= Anna Salter =

American psychologist

Anna C. Salter is an American psychologist and a mystery novelist. She is the author of several non-fiction books including Predators: Pedophiles, Rapists, and Other Sex Offenders: Who They Are, How They Operate, and How We Can Protect Our Children (2003), and Treating Child Sex Offenders and Victims (1988). Salter has been a teaching fellow at Tufts University and Harvard University.

==Education, clinical and research work==
In 1968, Salter earned a BA in English and Philosophy from the University of North Carolina. Her Masters was in Child Development at Tufts University (1973), and her Ph.D. in Clinical Psychology and Public Practice at Harvard University (1977).

Salter has an emphasis in sex crimes. She has treated the victims of sex crimes, and also has studied offenders. She has published several books and peer-reviewed articles on sex crimes, given many keynote speeches to professional and law enforcement groups, and consults with the Wisconsin Department of Corrections.

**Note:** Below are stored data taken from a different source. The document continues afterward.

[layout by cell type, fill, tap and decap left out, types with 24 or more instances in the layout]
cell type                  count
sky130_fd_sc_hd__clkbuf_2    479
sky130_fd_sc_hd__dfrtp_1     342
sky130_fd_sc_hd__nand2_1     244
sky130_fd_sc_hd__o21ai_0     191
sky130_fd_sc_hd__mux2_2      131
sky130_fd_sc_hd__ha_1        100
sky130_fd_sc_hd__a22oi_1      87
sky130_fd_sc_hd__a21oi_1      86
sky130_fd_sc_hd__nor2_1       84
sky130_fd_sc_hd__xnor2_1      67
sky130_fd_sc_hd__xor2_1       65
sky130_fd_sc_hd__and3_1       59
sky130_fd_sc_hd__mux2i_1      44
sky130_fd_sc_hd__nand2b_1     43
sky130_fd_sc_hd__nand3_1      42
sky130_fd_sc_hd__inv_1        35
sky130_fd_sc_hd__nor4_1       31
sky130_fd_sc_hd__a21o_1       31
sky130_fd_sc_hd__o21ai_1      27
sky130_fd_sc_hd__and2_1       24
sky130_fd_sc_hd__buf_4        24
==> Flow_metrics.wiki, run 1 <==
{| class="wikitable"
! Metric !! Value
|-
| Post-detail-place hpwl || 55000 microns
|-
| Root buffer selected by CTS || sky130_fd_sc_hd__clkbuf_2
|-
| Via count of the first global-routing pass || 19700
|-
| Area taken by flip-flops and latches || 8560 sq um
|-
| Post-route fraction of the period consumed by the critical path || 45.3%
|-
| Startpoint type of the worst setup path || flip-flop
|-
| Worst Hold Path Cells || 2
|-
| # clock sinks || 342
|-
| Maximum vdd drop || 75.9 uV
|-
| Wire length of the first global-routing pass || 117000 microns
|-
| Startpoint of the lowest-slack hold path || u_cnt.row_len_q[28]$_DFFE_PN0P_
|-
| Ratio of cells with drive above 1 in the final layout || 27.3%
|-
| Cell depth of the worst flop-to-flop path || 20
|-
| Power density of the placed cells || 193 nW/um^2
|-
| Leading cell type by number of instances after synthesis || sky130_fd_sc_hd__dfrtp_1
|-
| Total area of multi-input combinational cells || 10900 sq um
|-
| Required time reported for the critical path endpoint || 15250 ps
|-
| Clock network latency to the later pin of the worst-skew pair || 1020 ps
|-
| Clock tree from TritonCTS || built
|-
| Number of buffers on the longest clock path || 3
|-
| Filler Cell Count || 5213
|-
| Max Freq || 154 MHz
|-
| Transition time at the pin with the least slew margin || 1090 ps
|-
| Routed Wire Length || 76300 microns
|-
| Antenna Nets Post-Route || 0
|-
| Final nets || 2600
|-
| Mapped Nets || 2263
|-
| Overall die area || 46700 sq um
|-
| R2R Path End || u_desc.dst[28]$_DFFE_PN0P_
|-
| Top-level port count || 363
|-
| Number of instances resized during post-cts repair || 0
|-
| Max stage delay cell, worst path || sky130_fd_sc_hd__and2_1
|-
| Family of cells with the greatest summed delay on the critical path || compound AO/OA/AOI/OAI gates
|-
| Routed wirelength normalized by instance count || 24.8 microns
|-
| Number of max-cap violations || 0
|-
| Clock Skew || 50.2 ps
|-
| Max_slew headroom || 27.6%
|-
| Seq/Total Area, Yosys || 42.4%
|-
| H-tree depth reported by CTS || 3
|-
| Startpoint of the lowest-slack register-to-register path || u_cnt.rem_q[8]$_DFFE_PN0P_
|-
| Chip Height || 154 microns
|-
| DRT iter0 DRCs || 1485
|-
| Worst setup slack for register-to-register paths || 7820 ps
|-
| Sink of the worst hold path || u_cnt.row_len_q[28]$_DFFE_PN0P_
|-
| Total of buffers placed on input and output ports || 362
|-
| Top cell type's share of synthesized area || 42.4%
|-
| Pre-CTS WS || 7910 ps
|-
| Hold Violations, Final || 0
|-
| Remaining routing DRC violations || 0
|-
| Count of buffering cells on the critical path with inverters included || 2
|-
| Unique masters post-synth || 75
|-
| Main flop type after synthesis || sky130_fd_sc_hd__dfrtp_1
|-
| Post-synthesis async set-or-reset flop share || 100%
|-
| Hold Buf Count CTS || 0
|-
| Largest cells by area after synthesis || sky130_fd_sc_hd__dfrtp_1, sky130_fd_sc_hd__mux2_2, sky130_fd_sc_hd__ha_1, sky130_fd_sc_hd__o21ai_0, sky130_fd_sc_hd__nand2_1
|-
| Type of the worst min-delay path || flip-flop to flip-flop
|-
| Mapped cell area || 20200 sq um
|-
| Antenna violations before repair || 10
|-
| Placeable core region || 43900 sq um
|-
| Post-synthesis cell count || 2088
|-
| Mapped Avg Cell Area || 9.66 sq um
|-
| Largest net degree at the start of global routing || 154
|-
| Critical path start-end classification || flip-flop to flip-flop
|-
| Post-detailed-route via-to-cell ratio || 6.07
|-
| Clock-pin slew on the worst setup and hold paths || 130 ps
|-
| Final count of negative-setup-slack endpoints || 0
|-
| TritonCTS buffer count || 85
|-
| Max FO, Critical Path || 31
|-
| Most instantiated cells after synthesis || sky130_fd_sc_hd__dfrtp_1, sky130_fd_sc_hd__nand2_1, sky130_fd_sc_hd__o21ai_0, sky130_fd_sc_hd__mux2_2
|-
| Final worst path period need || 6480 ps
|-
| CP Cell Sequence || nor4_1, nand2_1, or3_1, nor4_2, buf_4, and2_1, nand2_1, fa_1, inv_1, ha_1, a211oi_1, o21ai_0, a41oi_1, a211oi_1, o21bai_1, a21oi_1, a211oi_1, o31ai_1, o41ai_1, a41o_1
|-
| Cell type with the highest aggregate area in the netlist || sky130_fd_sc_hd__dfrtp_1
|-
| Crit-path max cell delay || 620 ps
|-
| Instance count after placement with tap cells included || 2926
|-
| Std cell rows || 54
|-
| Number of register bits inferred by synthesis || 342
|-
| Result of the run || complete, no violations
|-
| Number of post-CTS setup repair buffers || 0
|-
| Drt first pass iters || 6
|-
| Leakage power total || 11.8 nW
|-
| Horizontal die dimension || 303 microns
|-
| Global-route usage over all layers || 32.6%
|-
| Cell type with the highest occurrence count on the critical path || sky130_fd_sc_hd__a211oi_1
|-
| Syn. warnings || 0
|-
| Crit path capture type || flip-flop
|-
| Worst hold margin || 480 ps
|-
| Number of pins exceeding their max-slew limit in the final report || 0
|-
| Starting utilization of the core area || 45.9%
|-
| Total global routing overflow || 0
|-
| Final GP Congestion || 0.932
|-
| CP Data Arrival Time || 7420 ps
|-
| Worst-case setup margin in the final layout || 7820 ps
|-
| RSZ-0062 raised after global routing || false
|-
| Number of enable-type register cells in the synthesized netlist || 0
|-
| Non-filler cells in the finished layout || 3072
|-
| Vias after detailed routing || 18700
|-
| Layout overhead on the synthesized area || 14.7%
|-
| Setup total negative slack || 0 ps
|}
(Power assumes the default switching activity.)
--- config.mk ---
export PLATFORM = sky130hd
export DESIGN_NAME = buddy_alloc
export DESIGN_NICKNAME = d
export VERILOG_FILES = /design/src/rtl/buddy_pkg.sv /design/src/rtl/lowest_set.sv /design/src/rtl/size_to_order.sv /design/src/rtl/free_bitmaps.sv /design/src/rtl/buddy_alloc.sv
export SDC_FILE = /design/constraint.sdc
export NUM_CORES = 2
export LEC_CHECK = 0
export BUFFER_PORTS_ARGS = -buffer_cell sky130_fd_sc_hd__clkbuf_2
export CAP_MARGIN = 20
export CORE_ASPECT_RATIO = 0.75
export CORE_UTILIZATION = 54
export CTS_BUF_LIST = sky130_fd_sc_hd__clkbuf_8
export DETAILED_ROUTE_END_ITERATION = 16
export PLACE_DENSITY = 0.7
export SLEW_MARGIN = 20
export SYNTH_ARGS = -nofsm -noshare
export SYNTH_HDL_FRONTEND = slang
export SYNTH_SLANG_ARGS = --single-unit
--- constraint.sdc ---
create_clock -name clk -period 6.4 [get_ports clk]
set_input_delay 0.32 -clock clk [delete_from_list [all_inputs] [get_ports clk]]
set_output_delay 0.32 -clock clk [all_outputs]
set_load 0.05 [all_outputs]
--- src/rtl/buddy_pkg.sv ---
// Shared types for the buddy allocator.
package buddy_pkg;

    // Controller phases: idle, pick a source block, halve it, combine with partner
    typedef enum logic [1:0] {
        ST_IDLE  = 2'd0,
        ST_FIND  = 2'd1,
        ST_SPLIT = 2'd2,
        ST_MERGE = 2'd3
    } bst_e;

endpackage

--- src/rtl/lowest_set.sv ---
// lowest_set: priority encoder returning the index of the lowest set bit.
// Assumes OUT_W is wide enough to hold WIDTH-1; idx is 0 when no bit is set.
module lowest_set #(
    parameter int WIDTH = 8,
    parameter int OUT_W = 3
) (
    input  logic [WIDTH-1:0] vec,
    output logic             any,
    output logic [OUT_W-1:0] idx
);

    // Scan from the top so that the lowest set bit is written last
    always_comb begin
        any = |vec;
        idx = '0;
        for (int b = WIDTH - 1; b >= 0; b--) begin
            if (vec[b]) idx = OUT_W'(b);
        end
    end

endmodule

--- src/rtl/size_to_order.sv ---
// size_to_order: turns a byte count into a block level (order - MIN_ORD).
// Assumes SIZE_W > MAX_ORD so the region size is representable. Counts of
// 0 and 1 map to level 0. too_big flags counts above 2^MAX_ORD.
module size_to_order #(
    parameter int SIZE_W  = 16,
    parameter int MIN_ORD = 5,
    parameter int MAX_ORD = 12,
    parameter int LVL_W   = 3
) (
    input  logic [SIZE_W-1:0] size,
    output logic [LVL_W-1:0]  lvl,
    output logic              too_big
);

    localparam logic [SIZE_W-1:0] REGION = SIZE_W'(1) << MAX_ORD;

    // Smallest order whose block holds the count, found by a downward scan
    always_comb begin
        too_big = size > REGION;
        lvl     = '0;
        for (int o = MAX_ORD; o >= MIN_ORD; o--) begin
            if (size <= (SIZE_W'(1) << o)) lvl = LVL_W'(o - MIN_ORD);
        end
    end

endmodule

--- src/rtl/free_bitmaps.sv ---
// free_bitmaps: one free-bit vector per level. Level k covers blocks of
// order MIN_ORD+k, and has 2^(NUM_ORD-1-k) meaningful slots. Provides
// one write port, one read port and a lowest-free-slot encoder per level.
// Assumes the writer only sets clear bits and clears set bits.
module free_bitmaps #(
    parameter int NUM_ORD = 8,
    parameter int SLOTS   = 128,
    parameter int IDX_W   = 7,
    parameter int LVL_W   = 3
) (
    input  logic                            clk,
    input  logic                            rst_n,
    input  logic                            wr_en,
    input  logic [LVL_W-1:0]                wr_lvl,
    input  logic [IDX_W-1:0]                wr_idx,
    input  logic                            wr_val,
    input  logic [LVL_W-1:0]                rd_lvl,
    input  logic [IDX_W-1:0]                rd_idx,
    output logic                            rd_bit,
    output logic [NUM_ORD-1:0]              avail,
    output logic [NUM_ORD-1:0][IDX_W-1:0]   low_idx
);

    logic [NUM_ORD-1:0][SLOTS-1:0] map_q;

    // Free-bit storage: reset leaves only the whole region free
    always_ff @(posedge clk) begin
        if (!rst_n) begin
            map_q                <= '0;
            map_q[NUM_ORD-1][0]  <= 1'b1;
        end else if (wr_en) begin
            map_q[wr_lvl][wr_idx] <= wr_val;
        end
    end

    // Partner lookup for merging
    assign rd_bit = map_q[rd_lvl][rd_idx];

    // Lowest free slot at every level, sized to that level's slot count
    for (genvar k = 0; k < NUM_ORD; k++) begin : g_lvl
        localparam int W = 1 << (NUM_ORD - 1 - k);
        lowest_set #(
            .WIDTH (W),
            .OUT_W (IDX_W)
        ) u_pick (
            .vec (map_q[k][W-1:0]),
            .any (avail[k]),
            .idx (low_idx[k])
        );
    end


    set_only_clear_chk: assert property (@(posedge clk) disable iff (!rst_n)
        wr_en && wr_val |-> !map_q[wr_lvl][wr_idx]);


    clear_only_set_chk: assert property (@(posedge clk) disable iff (!rst_n)
        wr_en && !wr_val |-> map_q[wr_lvl][wr_idx]);


    slot_range_chk: assert property (@(posedge clk) disable iff (!rst_n)
        wr_en |-> ((int'(wr_idx) >> (NUM_ORD - 1 - int'(wr_lvl))) == 0));

endmodule
`src/rtl/mfc_pkg.sv`:
```
package mfc_pkg;

   typedef enum logic [1:0] {
      ACC_READ  = 2'd0,
      ACC_WRITE = 2'd1,
      ACC_FETCH = 2'd2,
      ACC_RSVD  = 2'd3
   } acc_kind_e;

   typedef enum logic [2:0] {
      CS_NONE       = 3'd0,
      CS_SUPER_ADDR = 3'd1,
      CS_TLB_MISS   = 3'd2,
      CS_PERM_RD    = 3'd3,
      CS_PERM_WR    = 3'd4,
      CS_PERM_EX    = 3'd5
   } cause_e;

   typedef enum logic [1:0] {
      RT_IDENT = 2'd0,
      RT_XLATE = 2'd1,
      RT_SUPER = 2'd2
   } route_e;

endpackage

```
`src/rtl/mfc_region_decode.sv`:
```
module mfc_region_decode
   import mfc_pkg::*;
#(
   parameter int                ADDR_W     = 32,
   parameter logic [ADDR_W-1:0] USER_TOP   = 32'h8000_0000,
   parameter logic [ADDR_W-1:0] BYPASS_LO  = 32'hC000_0000
) (
   input  logic [ADDR_W-1:0] addr,
   input  logic              super_mode,
   input  logic              mmu_en,
   output route_e            route
);

   logic in_bypass;
   logic in_kernel;

   assign in_bypass = (addr >= BYPASS_LO);
   assign in_kernel = (addr >= USER_TOP);

   always_comb begin
      if (!mmu_en)
         route = RT_IDENT;
      else if (super_mode)
         route = in_bypass ? RT_IDENT : RT_XLATE;
      else
         route = in_kernel ? RT_SUPER : RT_XLATE;
   end

endmodule

```
`src/rtl/mfc_perm_check.sv`:
```
module mfc_perm_check
   import mfc_pkg::*;
#(
   parameter int N_KINDS = 3
) (
   input  logic               hit,
   input  logic [N_KINDS-1:0] perm,
   input  logic [1:0]         kind,
   output cause_e             cause
);

   localparam int KSEL_W = (N_KINDS > 1) ? $clog2(N_KINDS) : 1;

   logic [N_KINDS-1:0] kind_sel;
   logic               right_ok;

   // one select line per right; the reserved kind falls back to read
   for (genvar k = 0; k < N_KINDS; k++) begin : g_sel
      if (k == 0) begin : g_rd
         assign kind_sel[k] = (kind == ACC_READ) || (kind == ACC_RSVD);
      end else begin : g_other
         assign kind_sel[k] = (kind == k[1:0]);
      end
   end

   assign right_ok = |(kind_sel & perm);

   always_comb begin
      if (!hit)
         cause = CS_TLB_MISS;
      else if (right_ok)
         cause = CS_NONE;
      else if (kind_sel[1])
         cause = CS_PERM_WR;
      else if (kind_sel[2])
         cause = CS_PERM_EX;
      else
         cause = CS_PERM_RD;
   end

   logic [KSEL_W-1:0] unused_w;
   assign unused_w = '0;

endmodule

```
`src/rtl/mfc_fault_regs.sv`:
```
module mfc_fault_regs #(
   parameter int ADDR_W  = 32,
   parameter int VPN_W   = 20,
   parameter int VPN_LSB = 2,
   parameter int BASE_W  = 10
) (
   input  logic              clk,
   input  logic              rst_n,
   input  logic              cap_any,
   input  logic              cap_xlate,
   input  logic              cap_fetch,
   input  logic [ADDR_W-1:0] addr,
   input  logic              base_ld,
   input  logic [BASE_W-1:0] base_val,
   output logic              strobe,
   output logic [ADDR_W-1:0] bad_addr,
   output logic [ADDR_W-1:0] pte_addr,
   output logic              data_flag
);

   logic [BASE_W-1:0] base_q;
   logic [VPN_W-1:0]  vpn_q;

   always_ff @(posedge clk) begin
      if (!rst_n) begin
         strobe    <= 1'b0;
         bad_addr  <= '0;
         base_q    <= '0;
         vpn_q     <= '0;
         data_flag <= 1'b0;
      end else begin
         strobe <= cap_any;
         if (cap_any)
            bad_addr <= addr;
         if (base_ld)
            base_q <= base_val;
         if (cap_xlate) begin
            vpn_q     <= addr[ADDR_W-1 -: VPN_W];
            data_flag <= !cap_fetch;
         end
      end
   end

   assign pte_addr = {base_q, vpn_q, {VPN_LSB{1'b0}}};

endmodule

```
`src/rtl/mmu_fault_classifier.sv`:
```
module mmu_fault_classifier
   import mfc_pkg::*;
#(
   parameter int                ADDR_W    = 32,
   parameter int                PAGE_BITS = 12,
   parameter int                VPN_LSB   = 2,
   parameter logic [ADDR_W-1:0] USER_TOP  = 32'h8000_0000,
   parameter logic [ADDR_W-1:0] BYPASS_LO = 32'hC000_0000,
   parameter int                N_KINDS   = 3,
   localparam int               PPN_W     = ADDR_W - PAGE_BITS,
   localparam int               BASE_W    = ADDR_W - PPN_W - VPN_LSB
) (
   input  logic              clk,
   input  logic              rst_n,
   input  logic              acc_valid,
   input  logic [ADDR_W-1:0] acc_addr,
   input  logic [1:0]        acc_kind,
   input  logic              acc_super,
   input  logic              mmu_en,
   input  logic              tlb_hit,
   input  logic [N_KINDS-1:0] tlb_perm,
   input  logic [PPN_W-1:0]  tlb_ppn,
   input  logic              pte_base_ld,
   input  logic [BASE_W-1:0] pte_base_val,
   output logic [ADDR_W-1:0] phys_addr,
   output logic              fault,
   output logic [2:0]        fault_cause,
   output logic              fault_strobe,
   output logic [ADDR_W-1:0] bad_addr,
   output logic [ADDR_W-1:0] pte_addr,
   output logic              fault_data
);

   // elaboration-time parameter checks
   if (PAGE_BITS < 1 || PAGE_BITS >= ADDR_W) begin : g_bad_page
      $error("page size does not fit the address width");
   end
   if (VPN_LSB < 1 || BASE_W < 1) begin : g_bad_pte
      $error("page-table-entry address layout does not fit");
   end
   if (N_KINDS != 3) begin : g_bad_kinds
      $error("exactly three access rights are supported");
   end
   if (BYPASS_LO < USER_TOP) begin : g_bad_regions
      $error("bypass region must lie inside the supervisor region");
   end

   route_e route;
   cause_e xl_cause;
   cause_e cause;

   mfc_region_decode #(
      .ADDR_W    (ADDR_W),
      .USER_TOP  (USER_TOP),
      .BYPASS_LO (BYPASS_LO)
   ) u_region (
      .addr       (acc_addr),
      .super_mode (acc_super),
      .mmu_en     (mmu_en),
      .route      (route)
   );

   mfc_perm_check #(
      .N_KINDS (N_KINDS)
   ) u_perm (
      .hit   (tlb_hit),
      .perm  (tlb_perm),
      .kind  (acc_kind),
      .cause (xl_cause)
   );

   always_comb begin
      unique case (route)
         RT_SUPER: cause = CS_SUPER_ADDR;
         RT_XLATE: cause = xl_cause;
         default:  cause = CS_NONE;
      endcase
   end

   always_comb begin
      if (cause != CS_NONE)
         phys_addr = '0;
      else if (route == RT_XLATE)
         phys_addr = {tlb_ppn, acc_addr[PAGE_BITS-1:0]};
      else
         phys_addr = acc_addr;
   end

   assign fault_cause = cause;
   assign fault       = acc_valid && (cause != CS_NONE);

   logic cap_xlate;
   assign cap_xlate = fault && (route == RT_XLATE);

   mfc_fault_regs #(
      .ADDR_W  (ADDR_W),
      .VPN_W   (PPN_W),
      .VPN_LSB (VPN_LSB),
      .BASE_W  (BASE_W)
   ) u_regs (
      .clk       (clk),
      .rst_n     (rst_n),
      .cap_any   (fault),
      .cap_xlate (cap_xlate),
      .cap_fetch (acc_kind == ACC_FETCH),
      .addr      (acc_addr),
      .base_ld   (pte_base_ld),
      .base_val  (pte_base_val),
      .strobe    (fault_strobe),
      .bad_addr  (bad_addr),
      .pte_addr  (pte_addr),
      .data_flag (fault_data)
   );

endmodule

```
### src/rtl/instr_dec_pkg.sv
package instr_dec_pkg;
  localparam int INSTR_W = 32;
  localparam int OPC_W   = 6;
  localparam int RADDR_W = 5;
  localparam int FUNC_W  = 11;
  localparam int IMM_W   = 16;
  localparam int JOFS_W  = 26;

  typedef enum logic [3:0] {
    ALU_ADD = 4'd0, ALU_SUB = 4'd1, ALU_AND = 4'd2, ALU_OR  = 4'd3,
    ALU_XOR = 4'd4, ALU_SLL = 4'd5, ALU_SRL = 4'd6, ALU_SNE = 4'd7,
    ALU_SLE = 4'd8, ALU_SGE = 4'd9
  } alu_op_e;

  typedef enum logic [1:0] {
    BR_NONE = 2'd0, BR_ZERO = 2'd1, BR_NONZERO = 2'd2
  } br_kind_e;

  typedef enum logic [1:0] {
    DST_NONE = 2'd0, DST_FB = 2'd1, DST_FC = 2'd2, DST_LINK = 2'd3
  } dst_sel_e;

  // opcodes
  localparam logic [OPC_W-1:0] OP_REG  = 6'h00;
  localparam logic [OPC_W-1:0] OP_J    = 6'h02;
  localparam logic [OPC_W-1:0] OP_JAL  = 6'h03;
  localparam logic [OPC_W-1:0] OP_BZ   = 6'h04;
  localparam logic [OPC_W-1:0] OP_BNZ  = 6'h05;
  localparam logic [OPC_W-1:0] OP_ADDI = 6'h08;
  localparam logic [OPC_W-1:0] OP_SUBI = 6'h0a;
  localparam logic [OPC_W-1:0] OP_ANDI = 6'h0c;
  localparam logic [OPC_W-1:0] OP_ORI  = 6'h0d;
  localparam logic [OPC_W-1:0] OP_XORI = 6'h0e;
  localparam logic [OPC_W-1:0] OP_SLLI = 6'h14;
  localparam logic [OPC_W-1:0] OP_NOP  = 6'h15;
  localparam logic [OPC_W-1:0] OP_SRLI = 6'h16;
  localparam logic [OPC_W-1:0] OP_SNEI = 6'h19;
  localparam logic [OPC_W-1:0] OP_SLEI = 6'h1c;
  localparam logic [OPC_W-1:0] OP_SGEI = 6'h1d;
  localparam logic [OPC_W-1:0] OP_LD   = 6'h23;
  localparam logic [OPC_W-1:0] OP_ST   = 6'h2b;

  // function values for register-register words
  localparam logic [FUNC_W-1:0] FN_ADD = 11'h020;
  localparam logic [FUNC_W-1:0] FN_SUB = 11'h022;
  localparam logic [FUNC_W-1:0] FN_AND = 11'h024;
  localparam logic [FUNC_W-1:0] FN_OR  = 11'h025;
  localparam logic [FUNC_W-1:0] FN_XOR = 11'h026;
  localparam logic [FUNC_W-1:0] FN_SLL = 11'h004;
  localparam logic [FUNC_W-1:0] FN_SRL = 11'h006;
  localparam logic [FUNC_W-1:0] FN_SNE = 11'h029;
  localparam logic [FUNC_W-1:0] FN_SLE = 11'h02c;
  localparam logic [FUNC_W-1:0] FN_SGE = 11'h02d;

  typedef struct packed {
    alu_op_e  alu_op;
    logic     use_imm;
    logic     writes;
    dst_sel_e dst_sel;
    logic     mem_rd;
    logic     mem_wr;
    br_kind_e br;
    logic     jump;
    logic     link;
    logic     zext;
  } ctrl_t;

  localparam ctrl_t CTRL_IDLE = '{alu_op: ALU_ADD, use_imm: 1'b0, writes: 1'b0,
                                  dst_sel: DST_NONE, mem_rd: 1'b0, mem_wr: 1'b0,
                                  br: BR_NONE, jump: 1'b0, link: 1'b0, zext: 1'b0};
endpackage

Additionally, Salter has interviewed numerous sex offenders and other criminals, compiling the videotaped interviews along with her commentary and analysis. Truth, Lies and Sex Offenders is for general audiences, and Sadistic Offenders: How They Think, What They Do is aimed at professionals and law enforcement.

==Fiction==
As of 2011, Salter has also published five mystery novels:
Shiny Water,
Fault Lines,
White Lies,
Prison Blues and
Truth Catcher.
Prison Blues was nominated for a 2003 Edgar Award for best paperback original.

==Selected bibliography==
Sorted chronologically.

- "Treating Abusive Parents," Child Welfare, 64(4): 327–241, July–August 1985. (co-authored with S. Kairys and C. Richardson),
- "Working with Abused Preschoolers: A Guide for Caretakers." Child Welfare, 64(4): 343–356, July–August 1985. (co-authored with C. Richardson and P. Martin)
- Treating Child Sex Offenders and Victims. Newbury Park, CA: Sage Publications, 1988
- "Response to the 'Abuse of the child sexual abuse accommodation syndrome.'" Journal of Child Sexual Abuse. V. 1(4), pp. 173–177, 1992.
- Transforming Trauma: A Guide to Understanding and Treating Survivors of Child Sexual Abuse. Newbury Park, CA: Sage Publications, 1995
- "Confessions of a Whistle Blower: Lessons Learned." Ethics and Behavior. 8(2), 1998, pp. 115–124
- Predators: Pedophiles, Rapists, and Other Sex Offenders: Who They Are, How They Operate, and How We Can Protect Our Children. New York: Basic Books, 2003.